Fit a Gaussian function (m_gaussf) to the given histogram, store mean, rms and mean error.

Definition at line 896 of file TileLaserTimingTool.cxx.

                                                                                {
 
  if (hi.GetEntries() == 0) {
    p1 = p2 = p1_err = 0.0;
    return;
  }
  double MaxAmplitude = hi.GetMaximum();
  double MeanTimeDiff = hi.GetMean();
  double RMSTimeDiff = hi.GetRMS();
  m_gaussf->SetParameter(0, MaxAmplitude);
  m_gaussf->SetParameter(1, MeanTimeDiff);
  m_gaussf->SetParameter(2, RMSTimeDiff);
  m_gaussf->SetRange(MeanTimeDiff - 2.0 * RMSTimeDiff, MeanTimeDiff + 2.0 * RMSTimeDiff);
 
  hi.Fit(m_gaussf, "QR");
 
  p1 = m_gaussf->GetParameter(1);
  p1_err = m_gaussf->GetParError(1);
  p2 = m_gaussf->GetParameter(2);
}

fitGauss2()

void TileLaserTimingTool::fitGauss2 ( TH1F & hi, float & p1, float & p2, float & chi2, float & p1_err, float w1, float w2 )

private

Fit a Gaussian function with two iterations mean range = hi.mean +- w1|w2 * hi.rms.

Definition at line 917 of file TileLaserTimingTool.cxx.

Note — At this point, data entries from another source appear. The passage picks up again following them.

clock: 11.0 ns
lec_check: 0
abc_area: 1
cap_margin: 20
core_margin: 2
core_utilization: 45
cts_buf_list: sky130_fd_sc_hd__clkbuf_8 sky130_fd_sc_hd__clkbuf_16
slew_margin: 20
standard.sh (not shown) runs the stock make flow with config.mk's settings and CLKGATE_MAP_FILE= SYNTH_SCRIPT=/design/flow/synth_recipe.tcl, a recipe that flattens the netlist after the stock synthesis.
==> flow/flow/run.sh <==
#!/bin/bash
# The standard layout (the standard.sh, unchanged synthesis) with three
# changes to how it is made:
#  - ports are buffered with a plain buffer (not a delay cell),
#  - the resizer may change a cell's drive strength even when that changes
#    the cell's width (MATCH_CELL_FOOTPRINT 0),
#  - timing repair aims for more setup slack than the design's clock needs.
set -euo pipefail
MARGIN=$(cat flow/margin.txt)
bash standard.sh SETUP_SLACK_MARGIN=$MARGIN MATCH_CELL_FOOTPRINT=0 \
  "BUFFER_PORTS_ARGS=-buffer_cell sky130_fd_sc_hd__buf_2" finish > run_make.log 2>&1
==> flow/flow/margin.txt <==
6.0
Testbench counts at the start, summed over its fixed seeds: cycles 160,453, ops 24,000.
This design comes from an exercise in tuning for small area, a short achievable clock period and few clock cycles on the open sky130 flow, not from production work.
Function was checked by simulation only, so behaviour that the tests miss may differ from the original.
No driver is modelled on the clock port, so clocking that relies on it looks cheaper here than on a real chip.
No activity file was given, so power comes from the tool's default toggle rates.

File: design/flow/config.mk
export PLATFORM = sky130hd
export DESIGN_NAME = LOONG_ENC
export DESIGN_NICKNAME = LOONG_ENC
export VERILOG_FILES = /design/flow/design.v
export SDC_FILE = /design/flow/constraint.sdc
export NUM_CORES = 4
export LEC_CHECK = 0
export CAP_MARGIN = 20
export CORE_MARGIN = 2
export CORE_UTILIZATION = 40
export SLEW_MARGIN = 20
File: design/flow/constraint.sdc
create_clock -name core_clock -period 5.0 [get_ports {clk}]
set_input_delay 1.0000 -clock core_clock [delete_from_list [all_inputs] [get_ports {clk}]]
set_output_delay 1.0000 -clock core_clock [all_outputs]
set_load 0.01 [all_outputs]
File: design/flow/design.v
`timescale 1ns/1ps
module text_matrix (
    input  wire [63:0] text,
    input  wire [63:0] RKey,
    output wire [63:0] txt_matrix,
    output wire [63:0] key_matrix
);
genvar n;
generate
    for (n = 0; n < 16; n = n + 1) begin : g_cell
        assign txt_matrix[4*n +: 4] = text[4*(15-n) +: 4];
        assign key_matrix[4*n +: 4] = RKey[4*(15-n) +: 4];
    end
endgenerate
endmodule
`timescale 1ns/1ps
module round_const (
    input  wire [5:0]  j,
    output wire [63:0] round_cnst
);
reg [7:0] rc;
always @(*) begin
    case (j)
        6'd0:  rc = 8'h01;
        6'd1:  rc = 8'h03;
        6'd2:  rc = 8'h07;
        6'd3:  rc = 8'h0F;
        6'd4:  rc = 8'h1F;
        6'd5:  rc = 8'h3E;
        6'd6:  rc = 8'h3D;
        6'd7:  rc = 8'h3B;
        6'd8:  rc = 8'h37;
        6'd9:  rc = 8'h2F;
        6'd10: rc = 8'h1E;
        6'd11: rc = 8'h3C;
        6'd12: rc = 8'h39;
        6'd13: rc = 8'h33;
        6'd14: rc = 8'h27;
        6'd15: rc = 8'h0E;
        6'd16: rc = 8'h1D;
        6'd17: rc = 8'h3A;
        6'd18: rc = 8'h35;
        6'd19: rc = 8'h2B;
        6'd20: rc = 8'h16;
        6'd21: rc = 8'h2C;
        6'd22: rc = 8'h18;
        6'd23: rc = 8'h30;
        6'd24: rc = 8'h21;
        6'd25: rc = 8'h02;
        6'd26: rc = 8'h05;
        6'd27: rc = 8'h0B;
        6'd28: rc = 8'h17;
        6'd29: rc = 8'h2E;
        6'd30: rc = 8'h1C;
        6'd31: rc = 8'h38;
        6'd32: rc = 8'h31;
        default: rc = 8'h00;
    endcase
end
wire [3:0] hi = {1'b0, rc[5:3]};
wire [3:0] lo = {1'b0, rc[2:0]};
assign round_cnst = { lo, 4'd4, 4'd0, 4'd0, hi, 4'd2, 4'd0, 4'd0, lo, 4'd1, 4'd0, 4'd0, hi, 4'd0, 4'd0, 4'd0 };
endmodule
`timescale 1ns/1ps
module subcells (
    input  wire [63:0] in_matrix,
    output wire [63:0] out_matrix
);
function [3:0] s_box;
    input [3:0] x;
    begin
        case (x)
            4'h0: s_box = 4'hC;
            4'h1: s_box = 4'hA;
            4'h2: s_box = 4'hD;
            4'h3: s_box = 4'h3;
            4'h4: s_box = 4'hE;
            4'h5: s_box = 4'hB;
            4'h6: s_box = 4'hF;
            4'h7: s_box = 4'h7;
            4'h8: s_box = 4'h9;
            4'h9: s_box = 4'h8;
            4'hA: s_box = 4'h1;
            4'hB: s_box = 4'h5;
            4'hC: s_box = 4'h0;
            4'hD: s_box = 4'h2;
            4'hE: s_box = 4'h4;
            default: s_box = 4'h6;
        endcase
    end
endfunction
genvar m;
generate
    for (m = 0; m < 16; m = m + 1) begin : g_cell
        assign out_matrix[4*m +: 4] = s_box(in_matrix[4*m +: 4]);
    end
endgenerate
endmodule
`timescale 1ns/1ps
module Mixrow (
    input  wire [63:0] st_mixrow,
    output reg  [63:0] mixr_state
);
reg [3:0] mixrow_matrix [0:3][0:3];
reg [3:0] temp;
integer j, k, l;
function [3:0] galiosmultiplication;
    input [3:0] a, b;
    reg [3:0] ans;
    reg [3:0] temp_a;
    integer i;
    begin
        ans = 4'b0000;
        temp_a = a;
        for (i = 0; i < 4; i = i + 1) begin
            if (b[i] == 1'b1) begin
                ans = ans ^ temp_a;
            end
            if (temp_a[3] == 1'b1) begin
                temp_a = (temp_a << 1) ^ 4'h3;  
            end else begin
                temp_a = temp_a << 1;
            end
        end
        galiosmultiplication = ans;
    end
endfunction
always @(*) begin
    mixrow_matrix[0][0] = 4'd1;  mixrow_matrix[0][1] = 4'd4;  mixrow_matrix[0][2] = 4'd9;  mixrow_matrix[0][3] = 4'd13;
    mixrow_matrix[1][0] = 4'd4;  mixrow_matrix[1][1] = 4'd1;  mixrow_matrix[1][2] = 4'd13; mixrow_matrix[1][3] = 4'd9;
    mixrow_matrix[2][0] = 4'd9;  mixrow_matrix[2][1] = 4'd13; mixrow_matrix[2][2] = 4'd1;  mixrow_matrix[2][3] = 4'd4;
    mixrow_matrix[3][0] = 4'd13; mixrow_matrix[3][1] = 4'd9;  mixrow_matrix[3][2] = 4'd4;  mixrow_matrix[3][3] = 4'd1;
    mixr_state = 64'd0;
    for (j = 0; j < 4; j = j + 1) begin
        for (k = 0; k < 4; k = k + 1) begin
            temp = 4'b0000;
            for (l = 0; l < 4; l = l + 1) begin
                temp = temp ^ galiosmultiplication(st_mixrow[4*(4*j+l) +: 4], mixrow_matrix[l][k]);
            end
            mixr_state[4*(4*j+k) +: 4] = temp;
        end
    end
end
endmodule
`timescale 1ns/1ps
module Mixcoloumn (
    input  wire [63:0] st_mixcoloumn,
    output reg  [63:0] mixc_state
);
reg [3:0] mixcoloumn_matrix [0:3][0:3];
reg [3:0] temp;
integer j, k, l;
function [3:0] galiosmultiplication;
    input [3:0] a, b;
    reg [3:0] ans;
    reg [3:0] temp_a;
    integer i;
    begin
        ans = 4'b0000;
        temp_a = a;
        for (i = 0; i < 4; i = i + 1) begin
            if (b[i] == 1'b1) begin
                ans = ans ^ temp_a;
            end
            if (temp_a[3] == 1'b1) begin
                temp_a = (temp_a << 1) ^ 4'h3;  
            end else begin
                temp_a = temp_a << 1;
            end
        end
        galiosmultiplication = ans;
    end
endfunction
always @(*) begin
    mixcoloumn_matrix[0][0] = 4'd13; mixcoloumn_matrix[0][1] = 4'd9;  mixcoloumn_matrix[0][2] = 4'd4;  mixcoloumn_matrix[0][3] = 4'd1;
    mixcoloumn_matrix[1][0] = 4'd9;  mixcoloumn_matrix[1][1] = 4'd13; mixcoloumn_matrix[1][2] = 4'd1;  mixcoloumn_matrix[1][3] = 4'd4;
    mixcoloumn_matrix[2][0] = 4'd4;  mixcoloumn_matrix[2][1] = 4'd1;  mixcoloumn_matrix[2][2] = 4'd13; mixcoloumn_matrix[2][3] = 4'd9;
    mixcoloumn_matrix[3][0] = 4'd1;  mixcoloumn_matrix[3][1] = 4'd4;  mixcoloumn_matrix[3][2] = 4'd9;  mixcoloumn_matrix[3][3] = 4'd13;
    mixc_state = 64'd0;
    for (j = 0; j < 4; j = j + 1) begin
        for (k = 0; k < 4; k = k + 1) begin
            temp = 4'b0000;
            for (l = 0; l < 4; l = l + 1) begin
                temp = temp ^ galiosmultiplication(mixcoloumn_matrix[l][k], st_mixcoloumn[4*(4*j+l) +: 4]);
            end
            mixc_state[4*(4*j+k) +: 4] = temp;
        end
    end
end
endmodule
`timescale 1ns/1ps
module LOONG_ENC (
    input  wire        clk,
    input  wire        reset,         
    input  wire        start,
    input  wire [63:0] plaintext,
    input  wire [63:0] roundKey,
    output reg  [63:0] ciphertext,
    output reg         done
);
localparam [63:0] CIPHER_CONST = 64'h6407_1204_6107_1004;
wire [63:0] txt_m;
wire [63:0] key_m;
text_matrix matirx_form (
    .text(plaintext),
    .RKey(roundKey),
    .txt_matrix(txt_m),
    .key_matrix(key_m)
);
always @(posedge clk or negedge reset) begin
    if (~reset) done <= 1'b0;
    else        done <= start;
end
always @(posedge clk) begin
    ciphertext <= txt_m ^ key_m ^ CIPHER_CONST;
end
endmodule
File: design/flow/run.sh
#!/bin/bash
# synth_recipe.tcl (not shown) runs the flow's synth.tcl, then flattens the netlist and writes it again
# the make line also repeats each setting of config.mk as NAME=value (left out here)
make -C /OpenROAD-flow-scripts/flow DESIGN_CONFIG=/design/flow/config.mk WORK_HOME=/design/flow/orfs CLKGATE_MAP_FILE= SYNTH_SCRIPT=/design/flow/synth_recipe.tcl finish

                                                                                                                  {
 
  if (hi.GetEntries() == 0) {
    p1 = p2 = chi2 = p1_err = w1 = w2 = 0.0;
    return;
  }
 
  double MaxAmplitude = hi.GetMaximum();
  double MeanTimeDiff = hi.GetMean();
  double RMSTimeDiff = hi.GetRMS();
 
  m_gaussf->SetParameter(0, MaxAmplitude);
  m_gaussf->SetParameter(1, MeanTimeDiff);
  m_gaussf->SetParameter(2, RMSTimeDiff);
  m_gaussf->SetRange(MeanTimeDiff - w1 * RMSTimeDiff, MeanTimeDiff + w1 * RMSTimeDiff);
 
  hi.Fit(m_gaussf, "QR");
  double FittedAmplitude = m_gaussf->GetParameter(0);
  double FittedMean = m_gaussf->GetParameter(1);
  double FittedSigma = m_gaussf->GetParameter(2);
 
  //=== Iterate once ===
 
  m_gaussf->SetParameter(0, FittedAmplitude);
  m_gaussf->SetParameter(1, FittedMean);
  m_gaussf->SetParameter(2, FittedSigma);
  m_gaussf->SetRange(FittedMean - w2 * FittedSigma, FittedMean + w2 * FittedSigma);
 
  hi.Fit(m_gaussf, "QR");
  p1 = m_gaussf->GetParameter(1);
  p2 = m_gaussf->GetParameter(2);
  p1_err = m_gaussf->GetParError(1);
  chi2 = m_gaussf->GetChisquare();
}

initialize()

StatusCode TileLaserTimingTool::initialize ( )

overridevirtual

Use timing tool to get cell fiber lengths, when implemented! float athfl, offlfl; const int drawerIdx = TileCalibUtils::getDrawerIdx(1, 0); for (int pmt = 0; pmt < 48; pmt++) { athfl = m_tileToolTiming->getCellFiberLength(drawerIdx, pmt); offlfl = fiberLength(1, pmt); ATH_MSG_INFO( " " << pmt << " : " << athfl << " , " << offlfl ); }

Implements ITileCalibTool.

Definition at line 256 of file TileLaserTimingTool.cxx.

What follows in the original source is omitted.